Anti-Asian rhetoric and incidents have been on the rise in recent years, spurred on by the COVID-19 pandemic.
These types of events reinforce trauma and fear within the Asian American and Pacific Islander (AAPI) community and have profound effects on mental and physical health, says Gilbert Gee, PhD, professor in the Department. of Community Health Sciences at the UCLA Fielding School of Public Health.
“People’s reports of discrimination and unfair treatment have been linked to major depressive disorders, clinical anxiety disorders and mood disorders,” Dr. Gee says. “It takes a pretty large toll on people’s mental health.”

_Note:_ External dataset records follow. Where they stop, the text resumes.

## src/rtl/mem_arbiter_if.sv

```systemverilog
// rtl/mem_arbiter_if.sv - requestor and memory bus bundle for mem_arbiter
// Ports carried:
//   req_val/req_rdy/req_addr/req_fcn/req_wdata/req_wmask  per-port request channel
//   resp_val/resp_rdata                                    per-port response, shared data
//   mem_req_val/mem_req_rdy/mem_req_addr/mem_req_fcn/
//   mem_req_wdata/mem_req_wmask                            forwarded memory request
//   mem_resp_val/mem_resp_rdata                            memory response
// Modports: slave = arbiter view, master = requestors plus memory model view.
interface mem_arbiter_if #(
  parameter int NPORT = 2,
  parameter int AW    = 32,
  parameter int DW    = 32
);
  logic [NPORT-1:0]        req_val;
  logic [NPORT-1:0]        req_rdy;
  logic [NPORT*AW-1:0]     req_addr;
  logic [NPORT-1:0]        req_fcn;
  logic [NPORT*DW-1:0]     req_wdata;
  logic [NPORT*DW/8-1:0]   req_wmask;
  logic [NPORT-1:0]        resp_val;
  logic [DW-1:0]           resp_rdata;
  logic                    mem_req_val;
  logic                    mem_req_rdy;
  logic [AW-1:0]           mem_req_addr;
  logic                    mem_req_fcn;
  logic [DW-1:0]           mem_req_wdata;
  logic [DW/8-1:0]         mem_req_wmask;
  logic                    mem_resp_val;
  logic [DW-1:0]           mem_resp_rdata;

  modport slave (
    input  req_val, req_addr, req_fcn, req_wdata, req_wmask,
    input  mem_req_rdy, mem_resp_val, mem_resp_rdata,
    output req_rdy, resp_val, resp_rdata,
    output mem_req_val, mem_req_addr, mem_req_fcn, mem_req_wdata, mem_req_wmask
  );

  modport master (
    output req_val, req_addr, req_fcn, req_wdata, req_wmask,
    output mem_req_rdy, mem_resp_val, mem_resp_rdata,
    input  req_rdy, resp_val, resp_rdata,
    input  mem_req_val, mem_req_addr, mem_req_fcn, mem_req_wdata, mem_req_wmask
  );
endinterface

```

## src/rtl/mem_arbiter.sv

```systemverilog
// rtl/mem_arbiter.sv - round-robin N-port memory arbiter with in-order response routing
// Ports:
//   clk          rising-edge clock
//   rst          asynchronous active-low reset
//   bus          mem_arbiter_if.slave: requestor channels and memory channel
//   outstanding  number of accepted requests still awaiting a response
//   err_orphan   sticky: a memory response arrived with nothing outstanding
module mem_arbiter #(
  parameter int NPORT = 2,
  parameter int AW    = 32,
  parameter int DW    = 32,
  parameter int DEPTH = 4
) (
  input  logic                   clk,
  input  logic                   rst,
  mem_arbiter_if.slave           bus,
  output logic [$clog2(DEPTH):0] outstanding,
  output logic                   err_orphan
);

  localparam int PW  = $clog2(NPORT);
  localparam int FAW = $clog2(DEPTH);
  localparam int CW  = FAW + 1;
  localparam logic [PW:0]   NPL    = (PW+1)'(NPORT);
  localparam logic [CW-1:0] DEPTHL = CW'(DEPTH);

  logic [PW-1:0]  ptr;
  logic [PW-1:0]  g;
  logic [PW-1:0]  ptr_nxt;
  logic [PW-1:0]  head;
  logic [PW-1:0]  tags [DEPTH];
  logic [FAW-1:0] wptr;
  logic [FAW-1:0] rptr;
  logic [CW-1:0]  count;
  logic           full;
  logic           empty;
  logic           push;
  logic           pop;
  logic           orphan;
  logic           found;
  logic [PW:0]    sum;
  logic [PW:0]    nsum;

  logic [AW-1:0]   addr_a  [NPORT];
  logic [DW-1:0]   wdata_a [NPORT];
  logic [DW/8-1:0] wmask_a [NPORT];

  for (genvar i = 0; i < NPORT; i++) begin : g_unpack
    assign addr_a[i]  = bus.req_addr[i*AW +: AW];
    assign wdata_a[i] = bus.req_wdata[i*DW +: DW];
    assign wmask_a[i] = bus.req_wmask[i*(DW/8) +: DW/8];
  end

  // Full is judged on the registered count, so a same-cycle pop never frees a slot early.
  assign full        = (count == DEPTHL);
  assign empty       = (count == '0);
  assign outstanding = count;

  // Round-robin search starting at ptr, wrapping modulo NPORT.
  always_comb begin
    g     = ptr;
    found = 1'b0;
    sum   = '0;
    for (int k = 0; k < NPORT; k++) begin
      sum = {1'b0, ptr} + (PW+1)'(k);
      if (sum >= NPL) sum = sum - NPL;
      if (!found && bus.req_val[sum[PW-1:0]]) begin
        g     = sum[PW-1:0];
        found = 1'b1;
      end
    end
  end

  always_comb begin
    nsum    = {1'b0, g} + (PW+1)'(1);
    ptr_nxt = (nsum == NPL) ? '0 : nsum[PW-1:0];
  end

  assign bus.mem_req_val   = rst && (|bus.req_val) && !full;
  assign bus.mem_req_addr  = addr_a[g];
  assign bus.mem_req_fcn   = bus.req_fcn[g];
  assign bus.mem_req_wdata = wdata_a[g];
  assign bus.mem_req_wmask = wmask_a[g];

  always_comb begin
    bus.req_rdy = '0;
    if (rst && bus.mem_req_rdy && !full && bus.req_val[g]) bus.req_rdy[g] = 1'b1;
  end

  assign push   = bus.mem_req_val && bus.mem_req_rdy;
  assign head   = tags[rptr];
  assign pop    = rst && bus.mem_resp_val && !empty;
  assign orphan = rst && bus.mem_resp_val && empty;

  // Responses are routed to the oldest tag with no added latency.
  always_comb begin
    bus.resp_val = '0;
    if (pop) bus.resp_val[head] = 1'b1;
  end

  assign bus.resp_rdata = bus.mem_resp_rdata;

  // Tag storage needs no reset: entries are only read behind a valid count.
  always_ff @(posedge clk) begin
    if (push) tags[wptr] <= g;
  end

  always_ff @(posedge clk or negedge rst) begin
    if (!rst) begin
      ptr        <= '0;
      wptr       <= '0;
      rptr       <= '0;
      count      <= '0;
      err_orphan <= 1'b0;
    end else begin
      if (push) begin
        wptr <= wptr + FAW'(1);
        ptr  <= ptr_nxt;
      end
      if (pop) rptr <= rptr + FAW'(1);
      case ({push, pop})
        2'b10:   count <= count + CW'(1);
        2'b01:   count <= count - CW'(1);
        default: count <= count;
      endcase
      if (orphan) err_orphan <= 1'b1;
    end
  end

endmodule
```

## src/flat_wrapper.sv

```systemverilog
// flat-port wrapper written by rule: the top's interface ports become plain ports
module mem_arbiter_flat 
#(
  parameter int NPORT = 2,
  parameter int AW    = 32,
  parameter int DW    = 32,
  parameter int DEPTH = 4
)
  (clk, rst, outstanding, err_orphan, bus_req_val, bus_req_addr, bus_req_fcn, bus_req_wdata, bus_req_wmask, bus_mem_req_rdy, bus_mem_resp_val, bus_mem_resp_rdata, bus_req_rdy, bus_resp_val, bus_resp_rdata, bus_mem_req_val, bus_mem_req_addr, bus_mem_req_fcn, bus_mem_req_wdata, bus_mem_req_wmask);
  mem_arbiter_if #(.NPORT(NPORT), .AW(AW), .DW(DW)) bus_i ();
  input  logic clk;
  input  logic rst;
  output logic [$clog2(DEPTH):0] outstanding;
  output logic err_orphan;
  input wire logic [$bits(bus_i.req_val)-1:0] bus_req_val;
  input wire logic [$bits(bus_i.req_addr)-1:0] bus_req_addr;
  input wire logic [$bits(bus_i.req_fcn)-1:0] bus_req_fcn;
  input wire logic [$bits(bus_i.req_wdata)-1:0] bus_req_wdata;
  input wire logic [$bits(bus_i.req_wmask)-1:0] bus_req_wmask;
  input wire logic [$bits(bus_i.mem_req_rdy)-1:0] bus_mem_req_rdy;
  input wire logic [$bits(bus_i.mem_resp_val)-1:0] bus_mem_resp_val;
  input wire logic [$bits(bus_i.mem_resp_rdata)-1:0] bus_mem_resp_rdata;
  output wire logic [$bits(bus_i.req_rdy)-1:0] bus_req_rdy;
  output wire logic [$bits(bus_i.resp_val)-1:0] bus_resp_val;
  output wire logic [$bits(bus_i.resp_rdata)-1:0] bus_resp_rdata;
  output wire logic [$bits(bus_i.mem_req_val)-1:0] bus_mem_req_val;
  output wire logic [$bits(bus_i.mem_req_addr)-1:0] bus_mem_req_addr;
  output wire logic [$bits(bus_i.mem_req_fcn)-1:0] bus_mem_req_fcn;
  output wire logic [$bits(bus_i.mem_req_wdata)-1:0] bus_mem_req_wdata;
  output wire logic [$bits(bus_i.mem_req_wmask)-1:0] bus_mem_req_wmask;
  assign bus_i.req_val = bus_req_val;
  assign bus_i.req_addr = bus_req_addr;
  assign bus_i.req_fcn = bus_req_fcn;
  assign bus_i.req_wdata = bus_req_wdata;
  assign bus_i.req_wmask = bus_req_wmask;
  assign bus_i.mem_req_rdy = bus_mem_req_rdy;
  assign bus_i.mem_resp_val = bus_mem_resp_val;
  assign bus_i.mem_resp_rdata = bus_mem_resp_rdata;
  assign bus_req_rdy = bus_i.req_rdy;
  assign bus_resp_val = bus_i.resp_val;
  assign bus_resp_rdata = bus_i.resp_rdata;
  assign bus_mem_req_val = bus_i.mem_req_val;
  assign bus_mem_req_addr = bus_i.mem_req_addr;
  assign bus_mem_req_fcn = bus_i.mem_req_fcn;
  assign bus_mem_req_wdata = bus_i.mem_req_wdata;
  assign bus_mem_req_wmask = bus_i.mem_req_wmask;
  mem_arbiter #(.NPORT(NPORT), .AW(AW), .DW(DW), .DEPTH(DEPTH)) u_core (.clk(clk), .rst(rst), .bus(bus_i), .outstanding(outstanding), .err_orphan(err_orphan));
endmodule
```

The AAPI community is made up of more than 22.6 million individuals with more than 40 distinct ethnicities, along with distinct differences in language, religion, education, socioeconomic status and immigration patterns.

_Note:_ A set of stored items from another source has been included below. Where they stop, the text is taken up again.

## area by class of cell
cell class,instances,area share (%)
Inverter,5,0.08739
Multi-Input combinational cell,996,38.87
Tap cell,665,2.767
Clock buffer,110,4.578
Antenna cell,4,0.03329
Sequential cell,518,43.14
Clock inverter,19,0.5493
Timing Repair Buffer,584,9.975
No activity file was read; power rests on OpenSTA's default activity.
### config.mk
export PLATFORM = sky130hd
export DESIGN_NAME = match_stim_gen_flat
export DESIGN_NICKNAME = d
export VERILOG_FILES = /design/src/rtl/match_stim_pkg.sv /design/src/rtl/match_stim_gen_if.sv /design/src/rtl/match_stim_gen_lfsr_gen.sv /design/src/rtl/match_stim_gen.sv /design/src/flat_wrapper.sv
export SDC_FILE = /design/constraint.sdc
export NUM_CORES = 1
export LEC_CHECK = 0
export BUFFER_PORTS_ARGS = -buffer_cell sky130_fd_sc_hd__buf_2
export CORE_ASPECT_RATIO = 0.5
export CORE_MARGIN = 4
export CORE_UTILIZATION = 30
export CTS_BUF_LIST = sky130_fd_sc_hd__clkbuf_8 sky130_fd_sc_hd__clkbuf_16
export DETAILED_ROUTE_END_ITERATION = 12
export SYNTH_ARGS = -nofsm -noshare
export SYNTH_HDL_FRONTEND = slang
export SYNTH_SLANG_ARGS = --single-unit
export TNS_END_PERCENT = 1
### constraint.sdc
create_clock -name clk -period 2.89 [get_ports clk]
set_input_delay 0.289 -clock clk [delete_from_list [all_inputs] [get_ports clk]]
set_output_delay 0.289 -clock clk [all_outputs]
set_load 0.1 [all_outputs]
### src/rtl/match_stim_pkg.sv
// Shared types, LFSR constants and helpers for the match stimulus generator.
package match_stim_pkg;

    typedef enum logic [1:0] {
        IDLE  = 2'd0,
        RUN   = 2'd1,
        DRAIN = 2'd2,
        DONE  = 2'd3
    } state_t;

    localparam int unsigned LFSR_W = 6;
    localparam logic [LFSR_W-1:0] LFSR_SEED = 6'h01;
    // x^6 + x^5 + 1, Fibonacci form: feedback is the XOR of the masked bits
    localparam logic [LFSR_W-1:0] LFSR_TAPS = 6'b110000;

    // Tap masks for other word widths; falls back to x^w + x^(w-1) + 1
    function automatic logic [31:0] taps_for(input int unsigned w);
        logic [31:0] t;
        case (w)
            4:       t = 32'h0000_000C;
            6:       t = 32'(LFSR_TAPS);
            8:       t = 32'h0000_00B8;
            16:      t = 32'h0000_B400;
            default: t = 32'h0000_0003 << (w - 2);
        endcase
        return t;
    endfunction

    // Increment that sticks at the all-ones value of a w-bit counter
    function automatic logic [31:0] sat_inc(input logic [31:0] v, input int unsigned w);
        logic [31:0] max;
        max = (w >= 32) ? 32'hFFFF_FFFF : ((32'(1) << w) - 32'(1));
        return (v >= max) ? max : v + 32'(1);
    endfunction

endpackage

### src/rtl/match_stim_gen_if.sv
// Stimulus/response bundle between the generator, its controller and the detector.
interface match_stim_gen_if #(
    parameter int unsigned W     = 3,
    parameter int unsigned CNT_W = 8
);
    logic             start;
    logic [2*W-1:0]   pattern;
    logic [CNT_W-1:0] num_words;
    logic             q;
    logic [W-1:0]     a;
    logic [W-1:0]     b;
    logic             valid;
    logic             done;
    logic             pass;
    logic [CNT_W-1:0] err_count;
    logic [CNT_W-1:0] match_count;

    modport master (
        input  start, pattern, num_words, q,
        output a, b, valid, done, pass, err_count, match_count
    );

    modport slave (
        output start, pattern, num_words, q,
        input  a, b, valid, done, pass, err_count, match_count
    );
endinterface

### src/rtl/match_stim_gen_lfsr_gen.sv
// Free-running Fibonacci LFSR that steps only when enabled.
module lfsr_gen #(
    parameter int unsigned       WIDTH = 6,
    parameter logic [WIDTH-1:0]  TAPS  = 6'b110000,
    parameter logic [WIDTH-1:0]  SEED  = 6'h01
) (
    input  logic             clk,
    input  logic             rst_n,
    input  logic             en,
    output logic [WIDTH-1:0] value
);

    always_ff @(posedge clk) begin
        if (!rst_n) begin
            value <= SEED;
        end else if (en) begin
            value <= {value[WIDTH-2:0], ^(value & TAPS)};
        end
    end

endmodule

### src/rtl/match_stim_gen.sv
// Emits LFSR words with a periodically injected pattern, predicts the detector
// response one cycle later and accumulates mismatch/match counts.
module match_stim_gen
    import match_stim_pkg::*;
#(
    parameter int unsigned W             = 3,
    parameter int unsigned INJECT_PERIOD = 4,
    parameter int unsigned CNT_W         = 8
) (
    input  logic              clk,
    input  logic              rst_n,
    match_stim_gen_if.master  bus
);

    localparam int unsigned WW   = 2 * W;
    localparam int unsigned PH_W = (INJECT_PERIOD > 1) ? $clog2(INJECT_PERIOD) : 1;
    localparam logic [PH_W-1:0] PH_LAST   = PH_W'(INJECT_PERIOD - 1);
    localparam logic [WW-1:0]   SEED      = WW'(LFSR_SEED);
    localparam logic [WW-1:0]   TAPS      = WW'(taps_for(WW));
    localparam logic [CNT_W-1:0] CNT_ONE  = CNT_W'(1);

    state_t           state, state_nxt;
    logic [CNT_W-1:0] k, k_nxt;
    logic [PH_W-1:0]  ph, ph_nxt;
    logic [WW-1:0]    pat_r, pat_nxt;
    logic [CNT_W-1:0] num_r, num_nxt;
    logic [WW-1:0]    word_r, word_nxt;
    logic             valid_r, valid_nxt;
    logic             done_r, done_nxt;
    logic             pass_r, pass_nxt;
    logic [CNT_W-1:0] err_r, err_nxt, err_chk;
    logic [CNT_W-1:0] match_r, match_nxt, match_chk;
    logic             exp_q;
    logic             chk_v;
    logic             lfsr_en;
    logic [WW-1:0]    lfsr;

    function automatic logic [PH_W-1:0] ph_wrap(input logic [PH_W-1:0] p);
        return (p == PH_LAST) ? '0 : p + PH_W'(1);
    endfunction

    lfsr_gen #(
        .WIDTH (WW),
        .TAPS  (TAPS),
        .SEED  (SEED)
    ) u_lfsr (
        .clk   (clk),
        .rst_n (rst_n),
        .en    (lfsr_en),
        .value (lfsr)
    );

    // Response check for the word shown in the previous cycle
    always_comb begin
        err_chk   = err_r;
        match_chk = match_r;
        if (chk_v) begin
            if (bus.q != exp_q) begin
                err_chk = CNT_W'(sat_inc(32'(err_r), CNT_W));
            end
            if (exp_q) begin
                match_chk = CNT_W'(sat_inc(32'(match_r), CNT_W));
            end
        end
    end

    // k/ph index the next word to emit; word_r holds the one on a/b
    always_comb begin
        state_nxt = state;
        k_nxt     = k;
        ph_nxt    = ph;
        pat_nxt   = pat_r;
        num_nxt   = num_r;
        word_nxt  = word_r;
        valid_nxt = 1'b0;
        done_nxt  = done_r;
        pass_nxt  = pass_r;
        err_nxt   = err_chk;
        match_nxt = match_chk;
        lfsr_en   = 1'b0;

        case (state)
            IDLE, DONE: begin
                if (bus.start) begin
                    err_nxt   = '0;
                    match_nxt = '0;
                    if (bus.num_words != '0) begin
                        pat_nxt   = bus.pattern;
                        num_nxt   = bus.num_words;
                        done_nxt  = 1'b0;
                        pass_nxt  = 1'b0;
                        word_nxt  = (PH_W'(0) == PH_LAST) ? bus.pattern : lfsr;
                        valid_nxt = 1'b1;
                        lfsr_en   = 1'b1;
                        k_nxt     = CNT_ONE;
                        ph_nxt    = ph_wrap('0);
                        state_nxt = RUN;
                    end else begin
                        done_nxt  = 1'b1;
                        pass_nxt  = 1'b1;
                        state_nxt = DONE;
                    end
                end
            end
            RUN: begin
                if (k == num_r) begin
                    state_nxt = DRAIN;
                end else begin
                    word_nxt  = (ph == PH_LAST) ? pat_r : lfsr;
                    valid_nxt = 1'b1;
                    lfsr_en   = 1'b1;
                    k_nxt     = k + CNT_ONE;
                    ph_nxt    = ph_wrap(ph);
                end
            end
            DRAIN: begin
                done_nxt  = 1'b1;
                pass_nxt  = (err_chk == '0);
                state_nxt = DONE;
            end
            default: state_nxt = IDLE;
        endcase
    end

    always_ff @(posedge clk) begin
        if (!rst_n) begin
            state   <= IDLE;
            k       <= '0;
            ph      <= '0;
            pat_r   <= '0;
            num_r   <= '0;
            word_r  <= '0;
            valid_r <= 1'b0;
            done_r  <= 1'b0;
            pass_r  <= 1'b0;
            err_r   <= '0;
            match_r <= '0;
            exp_q   <= 1'b0;
            chk_v   <= 1'b0;
        end else begin
            state   <= state_nxt;
            k       <= k_nxt;
            ph      <= ph_nxt;
            pat_r   <= pat_nxt;
            num_r   <= num_nxt;
            word_r  <= word_nxt;
            valid_r <= valid_nxt;
            done_r  <= done_nxt;
            pass_r  <= pass_nxt;
            err_r   <= err_nxt;
            match_r <= match_nxt;
            exp_q   <= (word_r == pat_r);
            chk_v   <= valid_r;
        end
    end

    assign bus.a           = word_r[WW-1:W];
    assign bus.b           = word_r[W-1:0];
    assign bus.valid       = valid_r;
    assign bus.done        = done_r;
    assign bus.pass        = pass_r;
    assign bus.err_count   = err_r;
    assign bus.match_count = match_r;

endmodule

### src/flat_wrapper.sv
// flat-port wrapper written by rule: the top's interface ports become plain ports
module match_stim_gen_flat import match_stim_pkg::*;
#(
    parameter int unsigned W             = 3,
    parameter int unsigned INJECT_PERIOD = 4,
    parameter int unsigned CNT_W         = 8
)
  (clk, rst_n, bus_start, bus_pattern, bus_num_words, bus_q, bus_a, bus_b, bus_valid, bus_done, bus_pass, bus_err_count, bus_match_count);
  match_stim_gen_if #(.W(W), .CNT_W(CNT_W)) bus_i ();
  input  logic clk;
  input  logic rst_n;
  input wire logic [$bits(bus_i.start)-1:0] bus_start;
  input wire logic [$bits(bus_i.pattern)-1:0] bus_pattern;
  input wire logic [$bits(bus_i.num_words)-1:0] bus_num_words;
  input wire logic [$bits(bus_i.q)-1:0] bus_q;
  output wire logic [$bits(bus_i.a)-1:0] bus_a;
  output wire logic [$bits(bus_i.b)-1:0] bus_b;
  output wire logic [$bits(bus_i.valid)-1:0] bus_valid;
  output wire logic [$bits(bus_i.done)-1:0] bus_done;
  output wire logic [$bits(bus_i.pass)-1:0] bus_pass;
  output wire logic [$bits(bus_i.err_count)-1:0] bus_err_count;
  output wire logic [$bits(bus_i.match_count)-1:0] bus_match_count;
  assign bus_i.start = bus_start;
  assign bus_i.pattern = bus_pattern;
  assign bus_i.num_words = bus_num_words;
  assign bus_i.q = bus_q;
  assign bus_a = bus_i.a;
  assign bus_b = bus_i.b;
  assign bus_valid = bus_i.valid;
  assign bus_done = bus_i.done;
  assign bus_pass = bus_i.pass;
  assign bus_err_count = bus_i.err_count;
  assign bus_match_count = bus_i.match_count;
  match_stim_gen #(.W(W), .INJECT_PERIOD(INJECT_PERIOD), .CNT_W(CNT_W)) u_core (.clk(clk), .rst_n(rst_n), .bus(bus_i));
endmodule
==> impl_metrics.ini <==
[job]
maxCapViolations = 0

[die]
die-area_um2 = 11540
placementRows = 25
start_util_pct = 31.00
ios = 43
fp.dieH_um = 77.98
die_w_um = 148.0
core_um2 = 9478

[critical_path]
cp_slowest_cell = a21oi_1
crit_type = flop to flop
endpoint_kind = flop
crit_top_cell = a21oi_1
crit_fanout = 11
cp_cell_sequence = inv_1 > ha_1 > a21oi_1 > a21oi_1 > a311oi_2
cp-start-kind = flop
cp.arrival_ps = 2320
reg2reg_slack_ps = 810
crit_required_ps = 3130
critPathMaxStageDelay_ps = 730

[finish]
finalNonFillerCells = 527
multi_input_area_um2 = 1625
synthToLayoutAreaGrowth_pct = 20.78
diodes = 0
final_layout_size_suffix_gt1_share_pct = 18.62
final_nets = 412
stdcell_area_um2 = 3548
seq_area_um2 = 1181
nFillCells = 985

[placement]
dp.cells = 511
dpl.hpwl_um = 4936
dp_slack_ps = 820.2
post_dp_cell_area_um2 = 3234
port_buffers = 42
place_congestion = 0.8085

[sta]
skew_ps = 4.537
hold_violations = 0
setup_viol = 0
fmax_mhz = 479.7
period_share_pct = 72.14
finalMaxSlewViolations = 0
fin_crit_ps = 2085
tightest_slew_ps = 891.9
fin_setup_tns_ps = 0
rsz0062_at_grt = false
maxSlewHeadroom_pct = 40.54
timing.final.ws_setup_ps = 805.3

[routing]
wl_per_cell_um = 13.00
remaining_drc_errors = 0
vias = 2583
routed_wl_um = 6852
dr.first_iter.drc_count = 127
drt-vias-per-instance = 4.901
firstDrtPassIters = 4
postRouteAntennaNets = 0

[power_and_ir_drop]
ir_worst_vdd_uv = 343.6
finalPower_uw = 3547
p_leak_uw = 0.001348
power_density_nw_per_um2 = 999.5

[synth]
yosysWarnings = 0
synth_fp_nets = 373
yosys-top-cells-area = dfxtp_1, nand2_1, a21oi_1
synth_area_leader_cell = dfxtp_1
ys_ff_latch = 59
async_flop_share_pct = 0
synthesis.area_um2 = 2938
yosysTopAreaCellShare_pct = 40.20
ys_seq_area_share_pct = 40.20
ys_types = 54
ys_dominant_reg_cell = dfxtp_1
synthCells = 348
syn_avg_cell_area_um2 = 8.442
synth_edf_count = 0

[cts]
cts_buffer_depth = 2
cts_setup_buffers = 0
cts_resized = 0
cts_max_level = 3
cts_tree = done
clock_latency_ps = 320
numCtsBuffers = 9
cts_hold_buffers = 0
path_clk_slew_ps = 50
root_buffer = clkbuf_16
clock_sinks = 59

[status]
outcome = finished clean

[global_route]
grt_first_pass_wirelength_um = 11690
grt_pass1_vias = 2396
track_usage_pct = 12.46
antenna_found_initial = 0
grt_max_degree = 29
grt_overflow_total = 0

[min_path]
hp-class = input pin to flop
worst max-delay path, delay by kind of cell (launching register included):
kind,cells,cell delay [ps]
compound gates,3,1150
fa+ha+maj,1,410
flops,1,370
buf+inv,1,60
routing by layer:
metal | part of all wire [%] | track usage [%] | up-vias
met2 | 43 | 19.19 | 67
met1 | 50 | 16.86 | 1188
met3 | 6.1 | 3.851 | 7
met5 | 0 | 0 | -
li1 | - | - | 1321
met4 | 1.2 | 3.594 | 0
synthesized netlist by cell type (2+ instances only):
master / count
and3_1: 3
nand2_1: 60
a311oi_1: 8
o21ai_0: 3
dfxtp_1: 59
and2_1: 2
mux2i_1: 16
xnor2_1: 15
inv_1: 8
buf_1: 2
buf_2: 3
a21oi_1: 41
nand4_1: 7
or4_1: 3
or4_4: 2
nor3_1: 11
nand3b_1: 2
nor2_1: 23
nor2b_1: 2
nor4_1: 6
o31ai_1: 4
ha_1: 7
clkbuf_1: 8
xor2_1: 5
nand3_1: 19
cells in the final DEF, fill, tap and decap left out, types with 2 or more instances in the layout:
cell       instances
nand2_1           60
nand3b_1           2
xor2_1             5
o21ai_0            3
clkbuf_16          9
or4_4              2
nor2b_1            2
dfxtp_1           59
nand3_1           19
nor3_1            11
and2_1             2
nand4_1            7
buf_2             42
nor4_1             6
and3_1             3
mux2i_1           16
inv_1              8
a21oi_1           41
xnor2_1           15
ha_1               7
nor2_1            23
a311oi_1           8
clkinv_2           2
or4_1              3
clkbuf_8           3
buf_4              2
o31ai_1            4
power by group:
part | internal (uW) | switching, uW
Sequential | 969 | 137
Clock | 734 | 368
Combinational | 386 | 954
state kept, by name (all words and copies together), names as in the netlist:
signal and cells:
u_core.ph 2, u_core.num_r 8, u_core.bus.match_count 8, u_core.chk_v 1, u_core.state 2, u_core.bus.err_count 8
u_core.exp_q 1, u_core.bus.done 1, u_core.k 8, u_core.pat_r 6, u_core.u_lfsr.value 6, u_core.bus.valid 1
u_core.bus.pass 1, u_core.word_r 6
kinds of logic after synthesis:
logic type,Yosys count,share of synthesized area [%]
compound gates,71,15.42
simple gates,148,24.57
xor+xnor,21,6.516
buf+inv,25,4.472
mux,17,5.835
flops,59,40.20
fa+ha+maj,7,2.981
stage by stage:
step	util, %	hold WS (ps)
2_1_floorplan	-	425.0
3_3_place_gp	34.13	455.2
3_5_place_dp	34.13	456.0
4_1_cts	37.44	198.0
5_1_grt	37.44	216.7
6_report	37.44	208.3
final timing paths:
kind	startpoint	to	depth (start not counted)
worst max-delay path	u_core.state[0]	u_core.k[0]	5
worst min-delay path	bus_pattern[2]	u_core.pat_r[2]	3
worst max register to register	u_core.state[0]	u_core.k[0]	5
worst min register to register	u_core.bus.valid	u_core.chk_v	1
area by class of cell:
type                            instances  area share, %
Tap cell                              135          4.760
Timing Repair Buffer                   44          6.347
Clock buffer                           12          7.511
Clock inverter                          4          1.340
Inverter                                9         0.9520
Multi-Input combinational cell        264          45.80
Sequential cell                        59          33.29
No activity file was read; power rests on OpenSTA's default activity.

Rates of various mental health diagnoses also differ between generations regardless of ethnicity. For example, second-generation Asian Americans have higher rates of psychopathology (symptoms that may indicate mental disorders) than Asian Americans who immigrated to the U.S., according to a 2014 study in the Asian American Journal of Psychology.
Though more research on use of mental health services among these groups is needed, disaggregating data can provide a fuller picture as to what disparities remain.
“Aggregation is a big problem because Asian Americans represent so many diverse groups,” Dr. Gee says. “You have people from Pakistan who are assumed to be equivalent to people from Korea or from Thailand or the Philippines, and all these subgroups are very different.”
Overall, Asian Americans are 50% less likely than other racial groups to seek mental health services, says Dr. Ito. In some Asian cultures, mental health challenges are viewed as an individual problem or weakness and talking openly about sadness, disappointment or depression is rarely encouraged.
Dr. Jeffrey Hsu, a cardiologist at UCLA and co-author with Dr. Gee on an article describing the plight of the AAPI community during the COVID-19 pandemic, says culturally competent care, or equipping providers with education and training to understand a person’s values, experiences and personal beliefs, is essential to improving health outcomes.